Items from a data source
# # # #
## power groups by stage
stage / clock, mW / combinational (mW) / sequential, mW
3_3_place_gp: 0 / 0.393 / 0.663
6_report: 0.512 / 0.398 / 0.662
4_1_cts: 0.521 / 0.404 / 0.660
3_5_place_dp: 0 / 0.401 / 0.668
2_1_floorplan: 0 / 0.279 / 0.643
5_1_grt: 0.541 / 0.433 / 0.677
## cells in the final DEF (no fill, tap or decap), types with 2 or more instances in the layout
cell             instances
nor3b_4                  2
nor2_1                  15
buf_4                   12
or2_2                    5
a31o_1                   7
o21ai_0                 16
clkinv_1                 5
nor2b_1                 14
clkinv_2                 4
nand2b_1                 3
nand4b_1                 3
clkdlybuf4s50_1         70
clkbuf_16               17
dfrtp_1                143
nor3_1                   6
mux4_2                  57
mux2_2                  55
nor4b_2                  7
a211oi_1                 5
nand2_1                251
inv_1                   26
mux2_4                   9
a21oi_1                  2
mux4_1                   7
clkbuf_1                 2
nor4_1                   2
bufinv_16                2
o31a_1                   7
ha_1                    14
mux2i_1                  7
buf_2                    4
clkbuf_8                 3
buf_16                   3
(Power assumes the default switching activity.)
### src/rtl/tx_phyretrain.sv
// ---------------------------------------------------------------------------
// tx_phyretrain
//
// Initiator side of the PHYRETRAIN sideband handshake. When the LTSM enables
// the block it latches a local retrain encoding from the pending causes,
// sends PHYRETRAIN_START_REQ through the shared sideband wrapper (yielding to
// the RX responder and to a busy wrapper), then waits for the partner's
// PHYRETRAIN_START_RESP and reports completion or timeout.
//
// Ports:
//   i_clk                 block clock
//   i_rst                 asynchronous active-high reset
//   i_phyretrain_en       LTSM enable; low returns the block to IDLE
//   i_speedidle_req       local cause: speed degrade needed
//   i_repair_req          local cause: lane repair needed
//   i_SB_Busy             sideband wrapper is transmitting
//   i_falling_edge_busy   one-cycle pulse: wrapper consumed the message
//   i_rx_valid            RX responder valid; TX must not raise valid then
//   i_rx_msg_valid        decoded partner message present this cycle
//   i_decoded_SB_msg      decoded partner message code
//   o_encoded_SB_msg_tx   message code toward the sideband encoder
//   o_retrain_encoding_tx local encoding (001 TXSELFCAL, 010 SPEEDIDLE,
//                         100 REPAIR), also consumed by the RX responder
//   o_valid_tx            TX message valid toward the wrapper
//   o_phyretrain_end_tx   handshake complete
//   o_timeout             handshake timed out
// ---------------------------------------------------------------------------
module tx_phyretrain #(
    parameter int SB_MSG_WIDTH   = 4,
    parameter int TIMEOUT_CYCLES = 800000,
    parameter int CNT_WIDTH      = 20
) (
    input  logic                    i_clk,
    input  logic                    i_rst,
    input  logic                    i_phyretrain_en,
    input  logic                    i_speedidle_req,
    input  logic                    i_repair_req,
    input  logic                    i_SB_Busy,
    input  logic                    i_falling_edge_busy,
    input  logic                    i_rx_valid,
    input  logic                    i_rx_msg_valid,
    input  logic [SB_MSG_WIDTH-1:0] i_decoded_SB_msg,
    output logic [SB_MSG_WIDTH-1:0] o_encoded_SB_msg_tx,
    output logic [2:0]              o_retrain_encoding_tx,
    output logic                    o_valid_tx,
    output logic                    o_phyretrain_end_tx,
    output logic                    o_timeout
);

    localparam logic [SB_MSG_WIDTH-1:0] MSG_NONE       = SB_MSG_WIDTH'(0);
    localparam logic [SB_MSG_WIDTH-1:0] MSG_START_REQ  = SB_MSG_WIDTH'(1);
    localparam logic [SB_MSG_WIDTH-1:0] MSG_START_RESP = SB_MSG_WIDTH'(2);

    localparam logic [2:0] ENC_TXSELFCAL = 3'b001;
    localparam logic [2:0] ENC_SPEEDIDLE = 3'b010;
    localparam logic [2:0] ENC_REPAIR    = 3'b100;

    localparam logic [CNT_WIDTH-1:0] CNT_LAST = CNT_WIDTH'(TIMEOUT_CYCLES - 1);
    localparam logic [CNT_WIDTH-1:0] CNT_ZERO = CNT_WIDTH'(0);
    localparam logic [CNT_WIDTH-1:0] CNT_ONE  = CNT_WIDTH'(1);

    typedef enum logic [2:0] {
        ST_IDLE          = 3'd0,
        ST_SEND_REQ      = 3'd1,
        ST_WAIT_RESP     = 3'd2,
        ST_TEST_FINISHED = 3'd3,
        ST_TIMEOUT       = 3'd4
    } state_t;

    // Speed degrade outranks lane repair; with no cause the retrain is a
    // plain self-calibration.
    function automatic logic [2:0] select_encoding(input logic speedidle,
                                                   input logic repair);
        logic [2:0] enc;
        if (speedidle) begin
            enc = ENC_SPEEDIDLE;
        end else if (repair) begin
            enc = ENC_REPAIR;
        end else begin
            enc = ENC_TXSELFCAL;
        end
        return enc;
    endfunction

    state_t                    state_q, state_d;
    logic [2:0]                enc_q, enc_d;
    logic [SB_MSG_WIDTH-1:0]   msg_q, msg_d;
    logic                      pending_q, pending_d;
    logic                      resp_seen_q, resp_seen_d;
    logic                      valid_q, valid_d;
    logic                      valid_prev_q, valid_prev_d;
    logic [CNT_WIDTH-1:0]      cnt_q, cnt_d;
    logic                      end_q, end_d;
    logic                      timeout_q, timeout_d;

    logic                      resp_s;
    logic                      valid_fall_s;
    logic                      expired_s;

    assign resp_s       = i_rx_msg_valid && (i_decoded_SB_msg == MSG_START_RESP);
    // The wrapper dropped our valid last cycle: the request has gone out.
    assign valid_fall_s = valid_prev_q && !valid_q;
    assign expired_s    = (cnt_q == CNT_LAST);

    // Next-state logic; a low enable overrides every other transition.
    always_comb begin
        state_d = state_q;
        if (!i_phyretrain_en) begin
            state_d = ST_IDLE;
        end else begin
            case (state_q)
                ST_IDLE: begin
                    state_d = ST_SEND_REQ;
                end
                ST_SEND_REQ: begin
                    // resp_seen covers a RESP that beat the valid falling edge.
                    if (valid_fall_s) begin
                        if (resp_seen_q || resp_s) begin
                            state_d = ST_TEST_FINISHED;
                        end else begin
                            state_d = ST_WAIT_RESP;
                        end
                    end else if (expired_s) begin
                        state_d = ST_TIMEOUT;
                    end else begin
                        state_d = ST_SEND_REQ;
                    end
                end
                ST_WAIT_RESP: begin
                    if (resp_s || resp_seen_q) begin
                        state_d = ST_TEST_FINISHED;
                    end else if (expired_s) begin
                        state_d = ST_TIMEOUT;
                    end else begin
                        state_d = ST_WAIT_RESP;
                    end
                end
                ST_TEST_FINISHED: begin
                    state_d = ST_TEST_FINISHED;
                end
                ST_TIMEOUT: begin
                    state_d = ST_TIMEOUT;
                end
                default: begin
                    state_d = ST_IDLE;
                end
            endcase
        end
    end

    // Request launch: valid/pending arbitration against the RX responder and
    // the wrapper, plus the message code and encoding latched on entry.
    always_comb begin
        valid_d      = valid_q;
        pending_d    = pending_q;
        valid_prev_d = valid_q;
        enc_d        = enc_q;
        msg_d        = msg_q;

        if (i_falling_edge_busy || (state_d == ST_IDLE) || (state_d == ST_TIMEOUT)) begin
            valid_d = 1'b0;
        end else if (pending_q && !i_SB_Busy && !i_rx_valid) begin
            valid_d   = 1'b1;
            pending_d = 1'b0;
        end else begin
            valid_d = valid_q;
        end

        // A blocked request stays pending; only leaving to IDLE drops it.
        if (state_d == ST_IDLE) begin
            pending_d = 1'b0;
        end else if (state_q == ST_IDLE) begin
            pending_d = 1'b1;
        end else begin
            pending_d = pending_d;
        end

        if (state_q == ST_IDLE) begin
            if (state_d == ST_SEND_REQ) begin
                msg_d = MSG_START_REQ;
                enc_d = select_encoding(i_speedidle_req, i_repair_req);
            end else begin
                msg_d = MSG_NONE;
                enc_d = enc_q;
            end
        end else begin
            msg_d = msg_q;
            enc_d = enc_q;
        end
    end

    // Handshake bookkeeping: timeout counter, early-RESP flag, status flags.
    always_comb begin
        cnt_d       = cnt_q;
        resp_seen_d = resp_seen_q;
        end_d       = end_q;
        timeout_d   = timeout_q;
        case (state_q)
            ST_IDLE: begin
                cnt_d       = CNT_ZERO;
                resp_seen_d = 1'b0;
                end_d       = 1'b0;
                timeout_d   = 1'b0;
            end
            ST_SEND_REQ, ST_WAIT_RESP: begin
                cnt_d       = cnt_q + CNT_ONE;
                resp_seen_d = resp_seen_q || resp_s;
            end
            ST_TEST_FINISHED: begin
                end_d = 1'b1;
            end
            ST_TIMEOUT: begin
                timeout_d = 1'b1;
            end
            default: begin
                cnt_d = cnt_q;
            end
        endcase
    end

    // State and output registers.
    always_ff @(posedge i_clk or posedge i_rst) begin
        if (i_rst) begin
            state_q      <= ST_IDLE;
            enc_q        <= 3'b000;
            msg_q        <= MSG_NONE;
            pending_q    <= 1'b0;
            resp_seen_q  <= 1'b0;
            valid_q      <= 1'b0;
            valid_prev_q <= 1'b0;
            cnt_q        <= CNT_ZERO;
            end_q        <= 1'b0;
            timeout_q    <= 1'b0;
        end else begin
            state_q      <= state_d;
            enc_q        <= enc_d;
            msg_q        <= msg_d;
            pending_q    <= pending_d;
            resp_seen_q  <= resp_seen_d;
            valid_q      <= valid_d;
            valid_prev_q <= valid_prev_d;
            cnt_q        <= cnt_d;
            end_q        <= end_d;
            timeout_q    <= timeout_d;
        end
    end

    assign o_encoded_SB_msg_tx   = msg_q;
    assign o_retrain_encoding_tx = enc_q;
    assign o_valid_tx            = valid_q;
    assign o_phyretrain_end_tx   = end_q;
    assign o_timeout             = timeout_q;

endmodule
## config.mk

```make
export PLATFORM = sky130hd
export DESIGN_NAME = pes_elevator_scan
export DESIGN_NICKNAME = d
export VERILOG_FILES = /design/src/rtl/pes_elevator_pkg.sv /design/src/rtl/pes_elevator_dir_sel.sv /design/src/rtl/pes_elevator_scan.sv
export SDC_FILE = /design/constraint.sdc
export NUM_CORES = 1
export LEC_CHECK = 0
export BUFFER_PORTS_ARGS = -buffer_cell sky130_fd_sc_hd__buf_2
export CAP_MARGIN = 20
export CORE_AREA = 10 10 69 85
export DETAILED_ROUTE_END_ITERATION = 8
export DIE_AREA = 0 0 79 95
export PLACE_DENSITY = 0.72
export SLEW_MARGIN = 40
export SYNTH_ARGS = -nofsm -noshare
export SYNTH_HDL_FRONTEND = slang
export SYNTH_SLANG_ARGS = --single-unit
```

## constraint.sdc

```tcl
create_clock -name clk -period 3.8 [get_ports clk]
set_input_delay 0.76 -clock clk [delete_from_list [all_inputs] [get_ports clk]]
set_output_delay 0.76 -clock clk [all_outputs]
set_load 0.03 [all_outputs]
```

## src/rtl/pes_elevator_pkg.sv

```systemverilog
// Shared types and helpers for the SCAN elevator controller.
package pes_elevator_pkg;

  typedef enum logic [1:0] {IDLE, MOVE, DOOR} state_e;

  localparam logic DIR_UP   = 1'b1;
  localparam logic DIR_DOWN = 1'b0;

  // Width of a down-counter that must hold values up to max(a, b) - 1.
  function automatic int unsigned cnt_width(input int unsigned a, input int unsigned b);
    int unsigned m;
    m = (a > b) ? a : b;
    return (m <= 2) ? 1 : $clog2(m);
  endfunction

endpackage

```

## src/rtl/pes_elevator_dir_sel.sv

```systemverilog
// Reports whether requests lie ahead of or behind the car in its current direction.
module pes_elevator_dir_sel
  import pes_elevator_pkg::*;
#(
  parameter int unsigned NUM_FLOORS = 8
) (
  input  logic [NUM_FLOORS-1:0] pending,
  input  logic [NUM_FLOORS-1:0] cur_floor,
  input  logic                  direction,
  output logic                  ahead,
  output logic                  behind
);

  logic [NUM_FLOORS-1:0] below_mask;
  logic [NUM_FLOORS-1:0] above_mask;

  // One-hot minus one sets every bit strictly below the car.
  assign below_mask = cur_floor - NUM_FLOORS'(1);
  assign above_mask = ~(below_mask | cur_floor);

  always_comb begin
    ahead  = 1'b0;
    behind = 1'b0;
    if (direction == DIR_UP) begin
      ahead  = |(pending & above_mask);
      behind = |(pending & below_mask);
    end else begin
      ahead  = |(pending & below_mask);
      behind = |(pending & above_mask);
    end
  end

endmodule

```

## src/rtl/pes_elevator_scan.sv

```systemverilog
// Multi-request elevator controller serving a request bitmap in SCAN order.
module pes_elevator_scan
  import pes_elevator_pkg::*;
#(
  parameter int unsigned NUM_FLOORS  = 8,
  parameter int unsigned FLOOR_TICKS = 4,
  parameter int unsigned DOOR_TICKS  = 6
) (
  input  logic                  clk,
  input  logic                  reset,
  input  logic [NUM_FLOORS-1:0] request_floor,
  input  logic                  over_time,
  input  logic                  over_weight,
  output logic [NUM_FLOORS-1:0] out_current_floor,
  output logic                  direction,
  output logic                  moving,
  output logic                  door_open,
  output logic                  complete,
  output logic                  door_alert,
  output logic                  weight_alert,
  output logic [NUM_FLOORS-1:0] pending
);

  localparam int unsigned CntW = cnt_width(FLOOR_TICKS, DOOR_TICKS);
  localparam logic [CntW-1:0] FloorReload = CntW'(FLOOR_TICKS - 1);
  localparam logic [CntW-1:0] DoorReload  = CntW'(DOOR_TICKS - 1);

  state_e                state;
  logic [CntW-1:0]       cnt;
  logic [NUM_FLOORS-1:0] all_req;
  logic [NUM_FLOORS-1:0] next_floor;
  logic                  here_req;
  logic                  ahead;
  logic                  behind;

  // Requests arriving this cycle take part in this cycle's decisions.
  assign all_req    = pending | request_floor;
  assign next_floor = (direction == DIR_UP) ? (out_current_floor << 1) : (out_current_floor >> 1);
  assign here_req   = |(request_floor & out_current_floor);

  pes_elevator_dir_sel #(
    .NUM_FLOORS (NUM_FLOORS)
  ) u_dir_sel (
    .pending   (all_req),
    .cur_floor (out_current_floor),
    .direction (direction),
    .ahead     (ahead),
    .behind    (behind)
  );

  always_ff @(posedge clk) begin
    if (reset) begin
      state             <= IDLE;
      cnt               <= '0;
      out_current_floor <= NUM_FLOORS'(1);
      direction         <= DIR_UP;
      pending           <= '0;
      complete          <= 1'b0;
    end else begin
      complete <= 1'b0;
      unique case (state)
        IDLE: begin
          pending <= all_req & ~out_current_floor;
          if (here_req) begin
            state    <= DOOR;
            cnt      <= DoorReload;
            complete <= 1'b1;
          end else if ((ahead || behind) && !over_weight) begin
            if (!ahead) direction <= ~direction;
            state <= MOVE;
            cnt   <= FloorReload;
          end
        end
        MOVE: begin
          pending <= all_req;
          if (cnt == '0) begin
            out_current_floor <= next_floor;
            if (|(all_req & next_floor)) begin
              pending  <= all_req & ~next_floor;
              complete <= 1'b1;
              state    <= DOOR;
              cnt      <= DoorReload;
            end else begin
              cnt <= FloorReload;
            end
          end else begin
            cnt <= cnt - CntW'(1);
          end
        end
        DOOR: begin
          pending <= all_req & ~out_current_floor;
          if (here_req) begin
            cnt      <= DoorReload;
            complete <= 1'b1;
          end else if (over_time || over_weight) begin
            cnt <= DoorReload;
          end else if (cnt == '0) begin
            if (ahead) begin
              state <= MOVE;
              cnt   <= FloorReload;
            end else if (behind) begin
              direction <= ~direction;
              state     <= MOVE;
              cnt       <= FloorReload;
            end else begin
              state <= IDLE;
            end
          end else begin
            cnt <= cnt - CntW'(1);
          end
        end
        default: state <= IDLE;
      endcase
    end
  end

  assign moving       = (state == MOVE);
  assign door_open    = (state == DOOR);
  assign door_alert   = over_time && (state == DOOR);
  assign weight_alert = over_weight && ((state == DOOR) || (state == IDLE));

endmodule
```

==> results.md <==
* Final setup violation count at 0
* Fin. max-slew vios at 0
* DRC viols at 0
* Largest cells by area after synthesis: dfxtp_1 26%, ha_1 11%, a211oi_1 7.7%
* Pre-antenna DRT Iters at 4
* Final hold vios at 0
* Top cell type by total area after synthesis: dfxtp_1
* P&R area growth vs syn at 14.4%
* Critical path peak fanout at 7
* Crit path cell chain: inv_1 -> nand3_1 -> or3_1 -> or3_1 -> ha_1 -> o21ai_0 -> o21ai_0 -> nor3_1 -> nand4_1 -> a21o_1 -> mux2_4
* Setup TNS at 0 ns
* Die Width at 79 µm
* Syn_nets at about 250
* WS Path Type: reg -> reg
* Clk slew on worst S/H paths at around 0.080 ns
* Die height at 95 µm
* GR Overflow Total at 0
* Synth Cell Area at 0.00175 mm²
* Drt wl/cell at 17.1 µm
* Worst min path class: reg -> reg
* Post-layout min period at 3.05 ns
* Tcrit/Tclk final at 80.2%
* Power share of the clock group at 10.8%
* Crit. End Element: flop
* All-Layer GR Usage at 14.5%
* Syn avg cell area at 7.96 µm²
* RSZ-0062 raised after global routing: no
* Cell chosen for the clock root: clkbuf_8
* HPWL Detailed at 4.06 mm
* Largest net degree at the start of global routing at 17
* Routed WL at 5.29 mm
* Final ANT Viol Nets at 0
* Yosys cell types at 40
* Ant diodes at 0
* First-pass GRT wire length at 9.03 mm
* Vias in the first global route at ~1.9k
* Initial core utilization at 40.5%
* Nets at 279
* Status: completed
* Resize count post-CTS at 0
* Clock Sinks at 23
* Setup Buffers After CTS at 0
* Comb pwr share at 62.2%
* CTS max path bufs at 2
* CP max stage delay at 0.43 ns
* Routed vias at approximately 1.8k
* Yosys top cell area share at about a quarter
* Initial antenna violation count at 0
* RD Place Congestion at approximately 0.94
* TritonCTS clock tree: yes
* VDD IR max at 516 µV
* Synth warnings at 0
* Register bit count reported by yosys at 23
* P_int at 0.718 mW
* Slowest cell on crit path: nor3_1
* H-tree depth at 1
* Most used DFF post-synth: dfxtp_1
* Sequential cell area fraction in the yosys report at 26.3%
* Number of buffers created by CTS at 3
* Layout cells sized above 1 at roughly a fifth
* Net Sw Power at between 0.7 and 0.8 mW
* Sw Share at 50.7%
* Row count at 27
* IO Pins at 34
* Lkg Pwr at just under 0.9 nW
* Total of max-cap violations at 0
* Arrival @ worst endpoint at 3.21 ns
* DIE AREA at about 0.0075 mm²
* Layout Skew at 0.00304 ns
* FMAX at 328 MHz
* Cells after Synth at between 200 and 250
* Vias per cell at 5.93
* Clk_lat worst skew at 0.27 ns
* Final non-filler cell area at between 0.002 and 0.0025 mm²
* Flop pwr share at 27.0%
* Relative slew slack at 48.6%
* Pwr/cell area at ~730 mW/mm²
* Placed Area at 0.00196 mm²
* Port bufs at 33
* Startpoint class of the critical path: flop
* Worst-margin pin slew at 0.770 ns
* Critical Path RT at 3.97 ns
* DRT iter0 DRCs at 175
* Core Box Area at 0.00432 mm²
* Ys async rst share at 0%
* Number of synthesized flops with an enable pin at 0
* Hold Buf Count CTS at 0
# # # #
- _ACTIVITY_
Select every line above that contains the word "reset", and copy it.

- _FINISHED TASK_
//   i_rst                 asynchronous active-high reset
  input  logic                  reset,
    if (reset) begin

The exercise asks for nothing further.